Oral Presentation Australasian RNA Biology and Biotechnology Association 2024 Conference

High-Accuracy RNA DEGRADATION ESTIMATION for Unbiased Transcriptome Comparisons with INDEGRA (108987)

Alice Cleynen 1 , Agin Ravindran 1 , Aditya Sethi 1 , Bhavika Kumar1 1 , Katrina Woodward 1 , Robert Weatheritt 2 , Stéphane Robin 3 , Eduardo Eyras 1 , Nikolay Shirokikh 1
  1. JCSMR, Canberra, ACT, Australia
  2. Tampere University, Tampere, Finland
  3. Sorbone Université, Paris, France

Background: RNA carries immense amounts of information about transcription, splicing, translation and epitranscriptome layers of gene control. However, RNA is also a subject of rapid chemical and enzymatic decay (degradation) due to native metabolism and, commonly, sample handling. Variability in the RNA integrity creates a source of disparity between the compared samples, presenting a major challenge in RNA biology.

 

Aims and Methods: Taking advantage of the absence of amplification bias, minimal artifacts induced by library construction and access to the full-length RNA molecules of Direct RNA Sequencing (DRS), we provide a universal and robust transcriptome-wide RNA integrity measure, the Direct Transcriptome Integrity number (DTI).

We extensively validate the DTI model, including through controlled random chemical fragmentation of RNA. Using DTI in an integrated software pipeline for Integrity and Degradation of RNA Assessment (INDEGRA), we demonstrate that we can isolate biological RNA degradation from technical sample integrity and link the apparent degradation profile with the underlying fragmentation rate of the RNA.

Applying INDEGRA to a large DRS dataset of 6 tissues across 6 species, we show that DTI provides additional information to the standard differential expression, exposing transcript-specific RNA degradation patterns. We identify differential biological degradation even across complicated samples of uneven technical integrity.
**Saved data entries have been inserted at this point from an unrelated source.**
From an optimization exercise on the open Yosys and OpenROAD flow, aimed at small area, a short achievable clock period and few clock cycles per item; shortcuts taken in it are not production practice.
Only simulation tests tie the RTL to the original design; equivalence was not proved.
Power figures rest on the tool's default switching activity, not on a simulated workload.

## job 9044
## SME
module SME(clk,reset,chardata,isstring,ispattern,valid,match,match_index);
input clk;
input reset;
input [7:0] chardata;
input isstring;
input ispattern;
output reg match;
output reg [4:0] match_index;
output reg valid;
reg [6:0] s [0:31];    
reg [5:0] len;         
reg       ps;          
reg       pp;          
reg       pc;          
reg [31:0] d;          
reg [2:0] blm1;        
wire [6:0] c = chardata[6:0];
wire is_dot    = (chardata == 8'h2E);
wire is_caret  = (chardata == 8'h5E);
wire is_dollar = (chardata == 8'h24);
integer k;
reg [31:0] eq, sp, lenis, mask, startok, endok, prev, dnext;
always @(*) begin
	for (k = 0; k < 32; k = k + 1) begin
		eq[k] = (s[k] == c);
		sp[k] = (s[k] == 7'h20);
		lenis[k] = (len[4:0] == k);
		mask[k] = (len > k);
	end
	startok[0] = 1'b1;
	for (k = 1; k < 32; k = k + 1) startok[k] = sp[k-1];
	for (k = 0; k < 31; k = k + 1) endok[k] = sp[k+1] | lenis[k+1];
	endok[31] = 1'b1;
	if (!pp)      prev = mask;
	else if (pc)  prev = startok & mask;
	else          prev = {d[30:0], 1'b0} & mask;
	dnext = (prev & (eq | {32{is_dot}})) | ({32{is_dollar}} & d & endok);
end
function [2:0] pe8;
	input [7:0] x;
	begin
		if (x[0])      pe8 = 3'd0;
		else if (x[1]) pe8 = 3'd1;
		else if (x[2]) pe8 = 3'd2;
		else if (x[3]) pe8 = 3'd3;
		else if (x[4]) pe8 = 3'd4;
		else if (x[5]) pe8 = 3'd5;
		else if (x[6]) pe8 = 3'd6;
		else           pe8 = 3'd7;
	end
endfunction
reg [3:0] anyg, selg;
reg [4:0] idxg [0:3];
reg [4:0] idx;
reg [3:0] dif;
always @(*) begin
	for (k = 0; k < 4; k = k + 1) begin
		anyg[k] = |d[8*k +: 8];
		dif = {1'b0, pe8(d[8*k +: 8])} - {1'b0, blm1};
		idxg[k] = {k[1:0] - {1'b0, dif[3]}, dif[2:0]};
	end
	selg[0] = anyg[0];
	selg[1] = !anyg[0] && anyg[1];
	selg[2] = !anyg[0] && !anyg[1] && anyg[2];
	selg[3] = !anyg[0] && !anyg[1] && !anyg[2];
	idx = ({5{selg[0]}} & idxg[0]) | ({5{selg[1]}} & idxg[1]) |
	      ({5{selg[2]}} & idxg[2]) | ({5{selg[3]}} & idxg[3]);
end
always @(posedge clk) begin
	if (isstring)
		for (k = 0; k < 32; k = k + 1)
			if ((ps ? lenis[k] : (k == 0)))
				s[k] <= c;
	d <= dnext;
	if (!is_dollar)
		blm1 <= (!pp || pc) ? 3'd0 : blm1 + 3'd1;
	match <= |anyg;
	match_index <= idx;
end
always @(posedge clk or posedge reset) begin
	if (reset) begin
		len <= 6'd0;
		ps <= 1'b0;
		pp <= 1'b0;
		pc <= 1'b0;
		valid <= 1'b0;
	end else begin
		ps <= isstring;
  ...
Settings: LEC_CHECK=0, CAP_MARGIN=20, CORE_MARGIN=2, CORE_UTILIZATION=40, CTS_BUF_LIST=sky130_fd_sc_hd__clkbuf_4 sky130_fd_sc_hd__clkbuf_8, SETUP_SLACK_MARGIN=2.8, SLEW_MARGIN=20; clock period 5.0 ns.
run.sh (not shown) runs the stock make flow with config.mk's settings and CLKGATE_MAP_FILE= SYNTH_SCRIPT=/design/flow/synth_recipe.tcl, a recipe that flattens the netlist after the stock synthesis.
In summary, job 9044 completed successfully, with a layout that passed the timing, DRC and antenna checks.
Testbench counts of job 9044, summed over its fixed seeds: cycles 21,057, items 2,412.
--- input diff job 9044..job 4137 ---
# job 9044
export LEC_CHECK = 0
export CAP_MARGIN = 20
export CORE_MARGIN = 2
export CORE_UTILIZATION = 40
export CTS_BUF_LIST = sky130_fd_sc_hd__clkbuf_4 sky130_fd_sc_hd__clkbuf_8
export SETUP_SLACK_MARGIN = 2.8
export SLEW_MARGIN = 20
create_clock -name core_clock -period 5.0 [get_ports {clk}]
# job 4137
export LEC_CHECK = 0
export CAP_MARGIN = 20
export CORE_MARGIN = 2
export CORE_UTILIZATION = 40
export CTS_BUF_LIST = sky130_fd_sc_hd__clkbuf_4 sky130_fd_sc_hd__clkbuf_8
export SETUP_SLACK_MARGIN = 2.9
export SLEW_MARGIN = 20
create_clock -name core_clock -period 5.0 [get_ports {clk}]
[summary]
Re final cell area excluding filler cells: job 9044 was lower than job 4137. Job 4137 ended up with a higher global-route usage than job 9044 did. Job 9044 → job 4137: register share of the cell area shows a reduction of 1.3 points; final period demand of the worst path shows a reduction of 0.10 ns; period utilization shows a reduction of 2.0 points; total power shows an increase of 8.1%; number of buffers outside the clock class in the layout shows an increase of 14. Job 4137 -> job 9044: total nets after synthesis delta 0, exact match.
## Diff of input files: job 3301 against job 4137
==> flow/flow/run.sh (new file) <==
#!/bin/bash
set -euo pipefail
cp config.mk my_config.mk
cat >> my_config.mk <<'EOC'
export CTS_ARGS = -sink_clustering_enable -repair_clock_nets -dont_use_dummy_load -buf_list {sky130_fd_sc_hd__clkbuf_4 sky130_fd_sc_hd__clkbuf_8}
EOC
sed "s#DESIGN_CONFIG=[^ ]*#DESIGN_CONFIG=$PWD/my_config.mk#" standard.sh > my_standard.sh
bash my_standard.sh > standard.log 2>&1
==> flow/standard.sh (new file) <==
#!/bin/bash
# synth_recipe.tcl (not shown) runs the flow's synth.tcl, then flattens the netlist and writes it again
# the make line also repeats each setting of config.mk as NAME=value (left out here)
make -C /OpenROAD-flow-scripts/flow DESIGN_CONFIG=/design/flow/config.mk WORK_HOME=/design/flow/orfs CLKGATE_MAP_FILE= SYNTH_SCRIPT=/design/flow/synth_recipe.tcl "${@:-finish}"
removed: flow/run.sh
==> summary.txt <==
- Between job 3301 and job 4137, it is job 3301 whose detail-routed via count per cell is higher, by 1.4%.
- Looking at job 3301 and job 4137, the global-route usage is a wash.
- When job 3301 is set beside job 4137, its power turns out to be 0.00062 W smaller.
- Re I/O pin count: no difference whatsoever between job 3301 and job 4137.
- Job 4137 -> job 3301: wire length on met1 increased slightly
- In the flow results for job 3301 and job 4137, the final-layout clock-cell area share is larger on job 4137.
- Post-synthesis instance area came out exactly the same in job 3301 and job 4137.
- Maximum frequency: job 3301 better than job 4137
- Job 3301 does worse than job 4137 on total wire length.

-- afterwards: timing with drivers on the ports --
In the flow no input, the clock included, has a driving cell. The finished layouts below were timed again as built, in two steps.
Step 1, drivers: a clkbuf_16 drives clk and a buf_2 each remaining input, both assumed.
Step 2 adds t to the input delays and takes it off the output delays; t is the mean of the earliest and latest rising clock arrival at the registers after step 1. Input paths then give back, and output paths get back, about the clock's delay inside the block.
a / b / c = no drivers / after step 1 / after step 2; a / b = the first two.
run | shift t [ns] | setup WS [ns] | worst setup path after step 2 | latest minus earliest clock arrival (ns) | cell pins on the clock port's net
job 9044 | 0.595 | 2.772 / 2.764 / 2.169 | input to register | 0.021 / 0.021 | 1
job 4137 | 0.611 | 2.874 / 2.874 / 2.301 | input to register | 0.017 / 0.018 | 1
job 3301 | 0.599 | 2.890 / 2.801 / 2.202 | input to register | 0.041 / 0.041 | 1
After both steps setup and hold are still met in every run listed. For job 3301, which loses most, drivers alone change the setup slack by -0.089 ns; drivers and shift together by -0.688 ns.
Furthermore, INDEGRA corrects degradation bias in expression quantification, and is directly pluggable into popular differential expression tools such as DESeq2, edgeR or limma-voom, reducing degradation-invoked false hits in studies of any number of samples and conditions.

 

Conclusion: INDEGRA for the first time allows the comprehensive analysis of RNA degradation, providing an interpretable sample integrity metric together with per-transcript degradation quantification, and a differential degradation pipeline to compare RNA decay in several conditions. INDEGRA broadly enables new applications in dissecting RNA degradation through standard DRS in any setting.